(Stored data entries)

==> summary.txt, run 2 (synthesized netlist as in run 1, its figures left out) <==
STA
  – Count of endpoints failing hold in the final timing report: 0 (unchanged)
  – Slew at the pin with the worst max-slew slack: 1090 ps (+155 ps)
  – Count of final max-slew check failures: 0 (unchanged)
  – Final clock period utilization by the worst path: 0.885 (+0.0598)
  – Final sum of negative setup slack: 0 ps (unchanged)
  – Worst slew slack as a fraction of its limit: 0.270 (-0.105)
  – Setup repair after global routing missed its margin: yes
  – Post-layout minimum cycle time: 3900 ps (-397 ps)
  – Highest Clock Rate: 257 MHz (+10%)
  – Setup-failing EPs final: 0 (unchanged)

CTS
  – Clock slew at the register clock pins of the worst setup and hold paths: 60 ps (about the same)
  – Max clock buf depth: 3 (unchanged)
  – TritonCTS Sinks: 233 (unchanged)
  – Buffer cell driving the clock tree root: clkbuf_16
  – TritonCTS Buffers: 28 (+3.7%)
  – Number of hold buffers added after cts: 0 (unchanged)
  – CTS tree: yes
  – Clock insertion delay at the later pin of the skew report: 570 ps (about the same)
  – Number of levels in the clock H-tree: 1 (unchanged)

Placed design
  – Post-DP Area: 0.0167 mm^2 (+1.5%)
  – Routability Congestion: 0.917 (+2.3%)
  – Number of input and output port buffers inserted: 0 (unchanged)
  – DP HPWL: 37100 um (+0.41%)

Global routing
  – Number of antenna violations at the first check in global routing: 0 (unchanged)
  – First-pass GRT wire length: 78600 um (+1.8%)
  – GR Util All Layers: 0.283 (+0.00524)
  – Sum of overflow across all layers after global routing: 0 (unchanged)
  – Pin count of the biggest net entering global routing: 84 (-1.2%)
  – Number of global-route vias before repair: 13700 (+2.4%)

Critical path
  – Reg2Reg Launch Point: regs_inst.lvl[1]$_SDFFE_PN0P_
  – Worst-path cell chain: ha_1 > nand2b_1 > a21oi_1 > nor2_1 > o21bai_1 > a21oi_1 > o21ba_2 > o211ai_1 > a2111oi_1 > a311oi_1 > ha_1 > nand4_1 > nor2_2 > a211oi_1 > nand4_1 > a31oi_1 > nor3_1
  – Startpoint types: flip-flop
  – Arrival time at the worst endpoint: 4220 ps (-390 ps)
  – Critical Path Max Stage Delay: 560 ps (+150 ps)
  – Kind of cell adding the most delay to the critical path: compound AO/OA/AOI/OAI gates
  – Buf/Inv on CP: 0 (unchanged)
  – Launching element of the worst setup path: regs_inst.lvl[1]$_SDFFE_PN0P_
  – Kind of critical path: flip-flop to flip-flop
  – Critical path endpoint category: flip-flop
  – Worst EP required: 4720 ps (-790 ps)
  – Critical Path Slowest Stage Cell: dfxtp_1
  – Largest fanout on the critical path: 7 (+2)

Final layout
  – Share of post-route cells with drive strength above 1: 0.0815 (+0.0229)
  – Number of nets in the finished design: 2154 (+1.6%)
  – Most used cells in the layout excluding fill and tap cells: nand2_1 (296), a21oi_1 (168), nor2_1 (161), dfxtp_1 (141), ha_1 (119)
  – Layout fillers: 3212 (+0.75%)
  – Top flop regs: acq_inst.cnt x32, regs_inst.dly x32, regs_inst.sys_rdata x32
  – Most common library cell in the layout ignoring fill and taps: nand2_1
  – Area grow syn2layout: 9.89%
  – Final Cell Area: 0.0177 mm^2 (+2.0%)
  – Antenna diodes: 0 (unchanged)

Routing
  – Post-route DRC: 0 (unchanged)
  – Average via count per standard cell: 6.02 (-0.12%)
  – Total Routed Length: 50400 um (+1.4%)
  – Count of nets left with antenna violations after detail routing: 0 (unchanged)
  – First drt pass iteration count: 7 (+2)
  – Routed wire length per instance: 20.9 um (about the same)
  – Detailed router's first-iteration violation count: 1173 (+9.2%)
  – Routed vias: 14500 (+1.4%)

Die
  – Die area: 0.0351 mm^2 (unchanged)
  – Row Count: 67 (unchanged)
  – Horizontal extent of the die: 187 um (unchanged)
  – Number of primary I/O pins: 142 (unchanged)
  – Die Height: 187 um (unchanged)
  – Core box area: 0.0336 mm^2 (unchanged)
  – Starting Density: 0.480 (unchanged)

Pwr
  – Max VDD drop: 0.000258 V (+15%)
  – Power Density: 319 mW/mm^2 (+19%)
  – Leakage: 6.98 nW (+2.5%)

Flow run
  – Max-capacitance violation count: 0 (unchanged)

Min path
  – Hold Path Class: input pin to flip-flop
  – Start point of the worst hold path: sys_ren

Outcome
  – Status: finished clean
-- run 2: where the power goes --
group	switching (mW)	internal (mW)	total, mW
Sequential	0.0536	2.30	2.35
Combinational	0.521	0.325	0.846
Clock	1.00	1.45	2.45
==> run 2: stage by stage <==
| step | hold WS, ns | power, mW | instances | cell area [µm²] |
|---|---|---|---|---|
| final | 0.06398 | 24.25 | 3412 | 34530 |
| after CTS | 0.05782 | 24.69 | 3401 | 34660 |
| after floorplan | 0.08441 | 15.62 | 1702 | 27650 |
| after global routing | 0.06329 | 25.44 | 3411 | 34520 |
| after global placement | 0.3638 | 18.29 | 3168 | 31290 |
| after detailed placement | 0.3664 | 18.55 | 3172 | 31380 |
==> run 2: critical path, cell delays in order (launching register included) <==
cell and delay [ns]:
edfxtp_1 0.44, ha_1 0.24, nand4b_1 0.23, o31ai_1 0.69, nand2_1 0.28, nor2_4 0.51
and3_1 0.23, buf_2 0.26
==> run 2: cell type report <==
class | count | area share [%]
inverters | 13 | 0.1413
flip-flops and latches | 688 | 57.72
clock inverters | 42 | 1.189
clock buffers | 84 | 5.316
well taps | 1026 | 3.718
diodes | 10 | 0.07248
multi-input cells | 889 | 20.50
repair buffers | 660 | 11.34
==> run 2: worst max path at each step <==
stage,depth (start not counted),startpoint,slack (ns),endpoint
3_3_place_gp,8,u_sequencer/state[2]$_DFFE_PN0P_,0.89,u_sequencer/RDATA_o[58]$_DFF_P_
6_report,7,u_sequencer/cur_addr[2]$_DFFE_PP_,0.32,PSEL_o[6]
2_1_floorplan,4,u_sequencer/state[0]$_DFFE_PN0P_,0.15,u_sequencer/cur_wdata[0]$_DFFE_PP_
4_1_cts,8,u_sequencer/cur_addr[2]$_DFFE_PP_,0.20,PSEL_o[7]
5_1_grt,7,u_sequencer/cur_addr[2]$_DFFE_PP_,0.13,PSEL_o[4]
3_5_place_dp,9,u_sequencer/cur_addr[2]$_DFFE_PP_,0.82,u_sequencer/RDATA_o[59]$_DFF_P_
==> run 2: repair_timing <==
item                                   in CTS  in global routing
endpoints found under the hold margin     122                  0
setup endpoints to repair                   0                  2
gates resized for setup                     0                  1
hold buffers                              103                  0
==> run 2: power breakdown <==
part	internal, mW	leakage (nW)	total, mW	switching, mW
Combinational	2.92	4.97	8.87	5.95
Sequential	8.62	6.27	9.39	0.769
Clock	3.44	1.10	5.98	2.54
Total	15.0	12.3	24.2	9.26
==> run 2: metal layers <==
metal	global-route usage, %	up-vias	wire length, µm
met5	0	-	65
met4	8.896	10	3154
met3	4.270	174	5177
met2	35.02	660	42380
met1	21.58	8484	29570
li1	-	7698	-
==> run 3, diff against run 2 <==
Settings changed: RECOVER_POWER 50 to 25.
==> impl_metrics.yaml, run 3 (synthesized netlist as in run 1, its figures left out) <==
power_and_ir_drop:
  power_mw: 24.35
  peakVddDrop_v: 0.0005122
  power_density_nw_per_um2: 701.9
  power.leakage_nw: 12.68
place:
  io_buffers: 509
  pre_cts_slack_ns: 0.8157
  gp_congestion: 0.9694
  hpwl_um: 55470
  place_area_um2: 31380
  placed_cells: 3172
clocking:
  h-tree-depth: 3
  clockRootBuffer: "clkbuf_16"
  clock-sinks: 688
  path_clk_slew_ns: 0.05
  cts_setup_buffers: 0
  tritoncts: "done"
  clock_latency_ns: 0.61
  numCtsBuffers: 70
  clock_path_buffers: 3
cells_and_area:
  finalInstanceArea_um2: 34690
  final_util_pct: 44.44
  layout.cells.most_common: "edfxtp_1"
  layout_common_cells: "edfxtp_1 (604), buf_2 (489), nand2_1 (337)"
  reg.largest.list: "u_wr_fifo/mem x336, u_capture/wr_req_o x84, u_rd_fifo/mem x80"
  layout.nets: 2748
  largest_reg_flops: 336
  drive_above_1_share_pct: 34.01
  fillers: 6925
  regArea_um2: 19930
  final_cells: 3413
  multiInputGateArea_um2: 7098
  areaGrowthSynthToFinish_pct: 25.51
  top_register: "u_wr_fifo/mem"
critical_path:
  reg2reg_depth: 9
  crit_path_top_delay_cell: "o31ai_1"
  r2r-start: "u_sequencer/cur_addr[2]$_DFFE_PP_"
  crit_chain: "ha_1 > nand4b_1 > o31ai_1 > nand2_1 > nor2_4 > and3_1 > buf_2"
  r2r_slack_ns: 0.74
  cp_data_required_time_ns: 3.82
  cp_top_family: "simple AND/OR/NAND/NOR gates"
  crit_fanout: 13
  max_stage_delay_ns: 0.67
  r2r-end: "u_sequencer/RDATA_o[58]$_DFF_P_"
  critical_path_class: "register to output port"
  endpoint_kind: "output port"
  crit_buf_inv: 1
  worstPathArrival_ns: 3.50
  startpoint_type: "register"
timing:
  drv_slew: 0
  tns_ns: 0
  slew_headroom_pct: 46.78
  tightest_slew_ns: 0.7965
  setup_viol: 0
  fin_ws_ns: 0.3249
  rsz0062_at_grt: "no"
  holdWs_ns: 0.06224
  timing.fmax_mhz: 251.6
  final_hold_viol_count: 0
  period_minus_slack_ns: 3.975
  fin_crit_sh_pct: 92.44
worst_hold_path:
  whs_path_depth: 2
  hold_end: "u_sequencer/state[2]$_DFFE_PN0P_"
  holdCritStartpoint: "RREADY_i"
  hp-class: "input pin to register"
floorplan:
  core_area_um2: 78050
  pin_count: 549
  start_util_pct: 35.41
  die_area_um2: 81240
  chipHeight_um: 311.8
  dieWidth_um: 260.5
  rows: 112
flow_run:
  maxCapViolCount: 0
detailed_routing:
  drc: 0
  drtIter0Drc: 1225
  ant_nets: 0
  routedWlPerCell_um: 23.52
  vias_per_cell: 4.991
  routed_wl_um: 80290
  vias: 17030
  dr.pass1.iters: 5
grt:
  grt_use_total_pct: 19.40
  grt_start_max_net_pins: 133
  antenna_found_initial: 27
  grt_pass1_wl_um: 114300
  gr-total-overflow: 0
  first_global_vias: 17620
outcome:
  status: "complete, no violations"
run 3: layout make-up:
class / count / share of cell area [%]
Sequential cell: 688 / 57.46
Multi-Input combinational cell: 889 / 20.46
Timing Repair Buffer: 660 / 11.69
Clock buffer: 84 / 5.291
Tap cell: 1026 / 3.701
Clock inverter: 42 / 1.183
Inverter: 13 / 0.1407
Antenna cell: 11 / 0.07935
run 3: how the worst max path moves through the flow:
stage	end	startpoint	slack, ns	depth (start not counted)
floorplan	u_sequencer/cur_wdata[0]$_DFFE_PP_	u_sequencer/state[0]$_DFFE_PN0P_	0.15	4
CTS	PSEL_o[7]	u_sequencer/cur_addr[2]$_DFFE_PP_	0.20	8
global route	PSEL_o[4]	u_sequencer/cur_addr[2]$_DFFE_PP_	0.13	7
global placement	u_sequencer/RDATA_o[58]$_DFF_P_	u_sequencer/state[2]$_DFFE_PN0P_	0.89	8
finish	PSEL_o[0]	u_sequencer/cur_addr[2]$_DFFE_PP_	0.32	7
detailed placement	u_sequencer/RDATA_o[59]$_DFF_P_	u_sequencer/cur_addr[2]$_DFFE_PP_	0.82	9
## src/mips_defines.svh

```systemverilog
`ifndef MIPS_DEFINES_SVH
`define MIPS_DEFINES_SVH

// datapath width
`define MIPS_DATA_W 32

// register file addressing
`define MIPS_REG_AW 5
`define MIPS_REG_COUNT 32

// reset value of the program counter
`define MIPS_TEXT_BASE 32'h0000_3000

`endif

```

## src/mips_pkg.sv

```systemverilog
`default_nettype none

`include "mips_defines.svh"

package mips_pkg;

    typedef enum logic [5:0] {
        OP_SPECIAL = 6'h00,
        OP_BEQ     = 6'h04,
        OP_ORI     = 6'h0d,
        OP_LUI     = 6'h0f,
        OP_LW      = 6'h23,
        OP_SW      = 6'h2b
    } opcode_e;

    typedef enum logic [5:0] {
        FN_ADDU = 6'h21,
        FN_SUBU = 6'h23
    } funct_e;

    typedef enum logic [1:0] {
        ALU_ADD,
        ALU_SUB,
        ALU_OR,
        ALU_LUI
    } alu_op_e;

    // where an operand value is taken from
    typedef enum logic [1:0] {
        FWD_REG,
        FWD_EX_MEM,
        FWD_MEM_WB
    } fwd_sel_e;

    typedef struct packed {
        alu_op_e                 alu_op;
        logic                    use_imm;
        logic                    mem_read;
        logic                    mem_write;
        logic                    reg_write;
        logic [`MIPS_REG_AW-1:0] dst;
        // cycles from EX until the result exists
        logic [1:0]              t_new;
        logic                    is_branch;
    } ctrl_t;

    typedef struct packed {
        ctrl_t                   ctrl;
        logic [31:0]             pc;
        logic [`MIPS_REG_AW-1:0] rs_addr;
        logic [`MIPS_REG_AW-1:0] rt_addr;
        logic [`MIPS_DATA_W-1:0] rs_val;
        logic [`MIPS_DATA_W-1:0] rt_val;
        logic [`MIPS_DATA_W-1:0] imm;
    } id_ex_t;

    typedef struct packed {
        ctrl_t                   ctrl;
        logic [31:0]             pc;
        logic [`MIPS_DATA_W-1:0] alu;
        logic [`MIPS_DATA_W-1:0] store_data;
    } ex_mem_t;

    typedef struct packed {
        ctrl_t                   ctrl;
        logic [31:0]             pc;
        logic [`MIPS_DATA_W-1:0] wdata;
    } mem_wb_t;

endpackage

`default_nettype wire

```

## src/mips.sv

```systemverilog
`default_nettype none

`include "mips_defines.svh"

module mips (
    input  logic                    clk,
    input  logic                    rst,

    output logic [31:0]             i_inst_addr,
    input  logic [31:0]             i_inst_rdata,

    input  logic [`MIPS_DATA_W-1:0] m_data_rdata,
    output logic [31:0]             m_data_addr,
    output logic [`MIPS_DATA_W-1:0] m_data_wdata,
    output logic                    m_data_we,

    output logic                    w_grf_we,
    output logic [`MIPS_REG_AW-1:0] w_grf_addr,
    output logic [`MIPS_DATA_W-1:0] w_grf_wdata,
    output logic [31:0]             w_inst_addr
);
    import mips_pkg::*;

    logic                    stall;
    logic                    branch_taken;
    logic [31:0]             branch_target;
    logic [31:0]             if_instr;
    logic [31:0]             if_pc;
    ctrl_t                   dec_ctrl;
    logic [`MIPS_REG_AW-1:0] dec_rs;
    logic [`MIPS_REG_AW-1:0] dec_rt;
    logic [`MIPS_DATA_W-1:0] dec_imm;
    logic                    dec_rs_use;
    logic                    dec_rt_use;
    logic [`MIPS_DATA_W-1:0] grf_rs;
    logic [`MIPS_DATA_W-1:0] grf_rt;
    logic [`MIPS_DATA_W-1:0] dec_rs_val;
    logic [`MIPS_DATA_W-1:0] dec_rt_val;
    logic [`MIPS_DATA_W-1:0] ex_rs_val;
    logic [`MIPS_DATA_W-1:0] ex_rt_val;
    logic [`MIPS_DATA_W-1:0] alu_y;
    fwd_sel_e                fwd_dec_rs;
    fwd_sel_e                fwd_dec_rt;
    fwd_sel_e                fwd_ex_rs;
    fwd_sel_e                fwd_ex_rt;
    id_ex_t                  id_ex;
    ex_mem_t                 ex_mem;
    mem_wb_t                 mem_wb;

    function automatic logic [`MIPS_DATA_W-1:0] fwd_pick(
        input fwd_sel_e                sel,
        input logic [`MIPS_DATA_W-1:0] reg_val,
        input logic [`MIPS_DATA_W-1:0] ex_mem_val,
        input logic [`MIPS_DATA_W-1:0] mem_wb_val
    );
        case (sel)
            FWD_EX_MEM: return ex_mem_val;
            FWD_MEM_WB: return mem_wb_val;
            default:    return reg_val;
        endcase
    endfunction

    mips_fetch u_fetch (
        .clk(clk),
        .rst(rst),
        .stall(stall),
        .branch_taken(branch_taken),
        .branch_target(branch_target),
        .pc(i_inst_addr)
    );

    // IF/ID holds while stalled, reset leaves a nop behind
    always_ff @(posedge clk) begin
        if (rst) begin
            if_instr <= '0;
        end else if (!stall) begin
            if_instr <= i_inst_rdata;
        end
        if (!stall) begin
            if_pc <= i_inst_addr;
        end
    end

    mips_decode u_decode (
        .instr(if_instr),
        .pc(if_pc),
        .rs_val(dec_rs_val),
        .rt_val(dec_rt_val),
        .ctrl(dec_ctrl),
        .rs_addr(dec_rs),
        .rt_addr(dec_rt),
        .imm(dec_imm),
        .rs_use(dec_rs_use),
        .rt_use(dec_rt_use),
        .branch_taken(branch_taken),
        .branch_target(branch_target)
    );

    mips_grf u_grf (
        .clk(clk),
        .rst(rst),
        .we(mem_wb.ctrl.reg_write),
        .waddr(mem_wb.ctrl.dst),
        .wdata(mem_wb.wdata),
        .raddr1(dec_rs),
        .raddr2(dec_rt),
        .rdata1(grf_rs),
        .rdata2(grf_rt)
    );

    mips_hazard u_hazard (
        .dec_rs(dec_rs),
        .dec_rt(dec_rt),
        .rs_use(dec_rs_use),
        .rt_use(dec_rt_use),
        .id_ex(id_ex),
        .ex_mem(ex_mem.ctrl),
        .mem_wb(mem_wb.ctrl),
        .stall(stall),
        .fwd_dec_rs(fwd_dec_rs),
        .fwd_dec_rt(fwd_dec_rt),
        .fwd_ex_rs(fwd_ex_rs),
        .fwd_ex_rt(fwd_ex_rt)
    );

    assign dec_rs_val = fwd_pick(fwd_dec_rs, grf_rs, ex_mem.alu, mem_wb.wdata);
    assign dec_rt_val = fwd_pick(fwd_dec_rt, grf_rt, ex_mem.alu, mem_wb.wdata);

    // a stall turns the ID/EX slot into a bubble
    always_ff @(posedge clk) begin
        id_ex <= '{ctrl: dec_ctrl, pc: if_pc, rs_addr: dec_rs, rt_addr: dec_rt,
                   rs_val: dec_rs_val, rt_val: dec_rt_val, imm: dec_imm};
        if (rst || stall) begin
            id_ex.ctrl <= '0;
        end
    end

    assign ex_rs_val = fwd_pick(fwd_ex_rs, id_ex.rs_val, ex_mem.alu, mem_wb.wdata);
    assign ex_rt_val = fwd_pick(fwd_ex_rt, id_ex.rt_val, ex_mem.alu, mem_wb.wdata);

    mips_alu u_alu (
        .op(id_ex.ctrl.alu_op),
        .a(ex_rs_val),
        .b(id_ex.ctrl.use_imm ? id_ex.imm : ex_rt_val),
        .y(alu_y)
    );

    always_ff @(posedge clk) begin
        ex_mem <= '{ctrl: id_ex.ctrl, pc: id_ex.pc, alu: alu_y, store_data: ex_rt_val};
        if (rst) begin
            ex_mem.ctrl <= '0;
        end
    end

    // data memory port, word stores only
    assign m_data_addr  = ex_mem.alu;
    assign m_data_wdata = ex_mem.store_data;
    assign m_data_we    = ex_mem.ctrl.mem_write;

    always_ff @(posedge clk) begin
        mem_wb <= '{ctrl: ex_mem.ctrl, pc: ex_mem.pc,
                    wdata: ex_mem.ctrl.mem_read ? m_data_rdata : ex_mem.alu};
        if (rst) begin
            mem_wb.ctrl <= '0;
        end
    end

    assign w_grf_we    = mem_wb.ctrl.reg_write;
    assign w_grf_addr  = mem_wb.ctrl.dst;
    assign w_grf_wdata = mem_wb.wdata;
    assign w_inst_addr = mem_wb.pc;

endmodule

`default_nettype wire

```

## src/mips_alu.sv

```systemverilog
`default_nettype none

`include "mips_defines.svh"

module mips_alu (
    input  mips_pkg::alu_op_e       op,
    input  logic [`MIPS_DATA_W-1:0] a,
    input  logic [`MIPS_DATA_W-1:0] b,
    output logic [`MIPS_DATA_W-1:0] y
);
    import mips_pkg::*;

    always_comb begin
        case (op)
            ALU_ADD: begin
                y = a + b;
            end
            ALU_SUB: begin
                y = a - b;
            end
            ALU_OR: begin
                y = a | b;
            end
            // lui takes only the immediate
            default: begin
                y = {b[15:0], 16'h0000};
            end
        endcase
    end

endmodule

`default_nettype wire

```

## src/mips_decode.sv

```systemverilog
`default_nettype none

`include "mips_defines.svh"

module mips_decode (
    input  logic [31:0]             instr,
    input  logic [31:0]             pc,
    input  logic [`MIPS_DATA_W-1:0] rs_val,
    input  logic [`MIPS_DATA_W-1:0] rt_val,
    output mips_pkg::ctrl_t         ctrl,
    output logic [`MIPS_REG_AW-1:0] rs_addr,
    output logic [`MIPS_REG_AW-1:0] rt_addr,
    output logic [`MIPS_DATA_W-1:0] imm,
    output logic                    rs_use,
    output logic                    rt_use,
    output logic                    branch_taken,
    output logic [31:0]             branch_target
);
    import mips_pkg::*;

    opcode_e                 op;
    funct_e                  fn;
    logic [`MIPS_REG_AW-1:0] f_rs;
    logic [`MIPS_REG_AW-1:0] f_rt;
    logic [`MIPS_REG_AW-1:0] f_rd;
    logic [`MIPS_DATA_W-1:0] imm_sext;
    logic [`MIPS_DATA_W-1:0] imm_zext;

    assign op       = opcode_e'(instr[31:26]);
    assign fn       = funct_e'(instr[5:0]);
    assign f_rs     = instr[25:21];
    assign f_rt     = instr[20:16];
    assign f_rd     = instr[15:11];
    assign imm_sext = {{16{instr[15]}}, instr[15:0]};
    assign imm_zext = {16'h0000, instr[15:0]};

    // unused operands keep address 0 so they never hit a producer
    always_comb begin
        ctrl    = '0;
        rs_addr = '0;
        rt_addr = '0;
        imm     = imm_zext;
        rs_use  = 1'b1;
        rt_use  = 1'b1;
        case (op)
            OP_SPECIAL: begin
                if (fn == FN_ADDU || fn == FN_SUBU) begin
                    ctrl.alu_op    = (fn == FN_SUBU) ? ALU_SUB : ALU_ADD;
                    ctrl.reg_write = 1'b1;
                    ctrl.dst       = f_rd;
                    ctrl.t_new     = 2'd1;
                    rs_addr        = f_rs;
                    rt_addr        = f_rt;
                end
            end
            OP_ORI, OP_LUI: begin
                ctrl.alu_op    = (op == OP_LUI) ? ALU_LUI : ALU_OR;
                ctrl.use_imm   = 1'b1;
                ctrl.reg_write = 1'b1;
                ctrl.dst       = f_rt;
                ctrl.t_new     = 2'd1;
                rs_addr        = (op == OP_LUI) ? '0 : f_rs;
            end
            OP_LW: begin
                ctrl.use_imm   = 1'b1;
                ctrl.mem_read  = 1'b1;
                ctrl.reg_write = 1'b1;
                ctrl.dst       = f_rt;
                ctrl.t_new     = 2'd2;
                rs_addr        = f_rs;
                imm            = imm_sext;
            end
            OP_SW: begin
                ctrl.use_imm   = 1'b1;
                ctrl.mem_write = 1'b1;
                rs_addr        = f_rs;
                rt_addr        = f_rt;
                imm            = imm_sext;
            end
            OP_BEQ: begin
                ctrl.is_branch = 1'b1;
                rs_addr        = f_rs;
                rt_addr        = f_rt;
                rs_use         = 1'b0;
                rt_use         = 1'b0;
                imm            = imm_sext;
            end
            default: begin
                ctrl = '0;
            end
        endcase
        // writes to $0 are dropped here
        if (ctrl.dst == '0) begin
            ctrl.reg_write = 1'b0;
        end
    end

    assign branch_taken  = ctrl.is_branch && (rs_val == rt_val);
    assign branch_target = pc + 32'd4 + {imm_sext[29:0], 2'b00};

endmodule

`default_nettype wire

```

## src/mips_fetch.sv

```systemverilog
`default_nettype none

`include "mips_defines.svh"

module mips_fetch (
    input  logic        clk,
    input  logic        rst,
    input  logic        stall,
    input  logic        branch_taken,
    input  logic [31:0] branch_target,
    output logic [31:0] pc
);

    logic [31:0] pc_next;

    // redirect only once the branch leaves decode
    always_comb begin
        if (branch_taken) begin
            pc_next = branch_target;
        end else begin
            pc_next = pc + 32'd4;
        end
    end

    always_ff @(posedge clk) begin
        if (rst) begin
            pc <= `MIPS_TEXT_BASE;
        end else if (!stall) begin
            pc <= pc_next;
        end
    end

endmodule

`default_nettype wire

```

## src/mips_grf.sv

```systemverilog
`default_nettype none

`include "mips_defines.svh"

module mips_grf (
    input  logic                    clk,
    input  logic                    rst,
    input  logic                    we,
    input  logic [`MIPS_REG_AW-1:0] waddr,
    input  logic [`MIPS_DATA_W-1:0] wdata,
    input  logic [`MIPS_REG_AW-1:0] raddr1,
    input  logic [`MIPS_REG_AW-1:0] raddr2,
    output logic [`MIPS_DATA_W-1:0] rdata1,
    output logic [`MIPS_DATA_W-1:0] rdata2
);

    // $0 has no storage
    logic [`MIPS_DATA_W-1:0] regs [1:`MIPS_REG_COUNT-1];
    logic                    wr_live;

    assign wr_live = we && (waddr != '0);

    always_ff @(posedge clk) begin
        if (rst) begin
            for (int i = 1; i < `MIPS_REG_COUNT; i++) begin
                regs[i] <= '0;
            end
        end else if (wr_live) begin
            regs[waddr] <= wdata;
        end
    end

    // write-through so decode sees this cycle's writeback
    assign rdata1 = (raddr1 == '0) ? '0 :
                    (wr_live && raddr1 == waddr) ? wdata : regs[raddr1];
    assign rdata2 = (raddr2 == '0) ? '0 :
                    (wr_live && raddr2 == waddr) ? wdata : regs[raddr2];

endmodule

`default_nettype wire

```

## src/mips_hazard.sv

```systemverilog
`default_nettype none

`include "mips_defines.svh"

module mips_hazard (
    input  logic [`MIPS_REG_AW-1:0] dec_rs,
    input  logic [`MIPS_REG_AW-1:0] dec_rt,
    input  logic                    rs_use,
    input  logic                    rt_use,
    input  mips_pkg::id_ex_t        id_ex,
    input  mips_pkg::ctrl_t         ex_mem,
    input  mips_pkg::ctrl_t         mem_wb,
    output logic                    stall,
    output mips_pkg::fwd_sel_e      fwd_dec_rs,
    output mips_pkg::fwd_sel_e      fwd_dec_rt,
    output mips_pkg::fwd_sel_e      fwd_ex_rs,
    output mips_pkg::fwd_sel_e      fwd_ex_rt
);
    import mips_pkg::*;

    function automatic logic hit(input ctrl_t c, input logic [`MIPS_REG_AW-1:0] addr);
        return c.reg_write && (c.dst == addr) && (addr != '0);
    endfunction

    // producer in EX needs t_new more cycles, in MEM one fewer
    function automatic logic late(input logic [`MIPS_REG_AW-1:0] addr, input logic use_t);
        logic [1:0] need;
        need = {1'b0, use_t};
        return (hit(id_ex.ctrl, addr) && id_ex.ctrl.t_new > need) ||
               (hit(ex_mem, addr) && ex_mem.t_new > need + 2'd1);
    endfunction

    // youngest matching producer wins; a younger one not ready blocks older ones
    function automatic fwd_sel_e pick(input logic [`MIPS_REG_AW-1:0] addr, input logic blocked);
        if (blocked) begin
            return FWD_REG;
        end
        if (hit(ex_mem, addr)) begin
            if (ex_mem.t_new == 2'd1) begin
                return FWD_EX_MEM;
            end
            return FWD_REG;
        end
        if (hit(mem_wb, addr)) begin
            return FWD_MEM_WB;
        end
        return FWD_REG;
    endfunction

    assign stall = late(dec_rs, rs_use) || late(dec_rt, rt_use);

    assign fwd_dec_rs = pick(dec_rs, hit(id_ex.ctrl, dec_rs));
    assign fwd_dec_rt = pick(dec_rt, hit(id_ex.ctrl, dec_rt));
    assign fwd_ex_rs  = pick(id_ex.rs_addr, 1'b0);
    assign fwd_ex_rt  = pick(id_ex.rt_addr, 1'b0);

endmodule

`default_nettype wire

```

**Problem requirements**
Repeat every line exactly, starting with the first line of the entries, and stop once the line containing "257 MHz (+10%)" has been given.

**Task output**
==> summary.txt, run 2 (synthesized netlist as in run 1, its figures left out) <==
STA
  – Count of endpoints failing hold in the final timing report: 0 (unchanged)
  – Slew at the pin with the worst max-slew slack: 1090 ps (+155 ps)
  – Count of final max-slew check failures: 0 (unchanged)
  – Final clock period utilization by the worst path: 0.885 (+0.0598)
  – Final sum of negative setup slack: 0 ps (unchanged)
  – Worst slew slack as a fraction of its limit: 0.270 (-0.105)
  – Setup repair after global routing missed its margin: yes
  – Post-layout minimum cycle time: 3900 ps (-397 ps)
  – Highest Clock Rate: 257 MHz (+10%)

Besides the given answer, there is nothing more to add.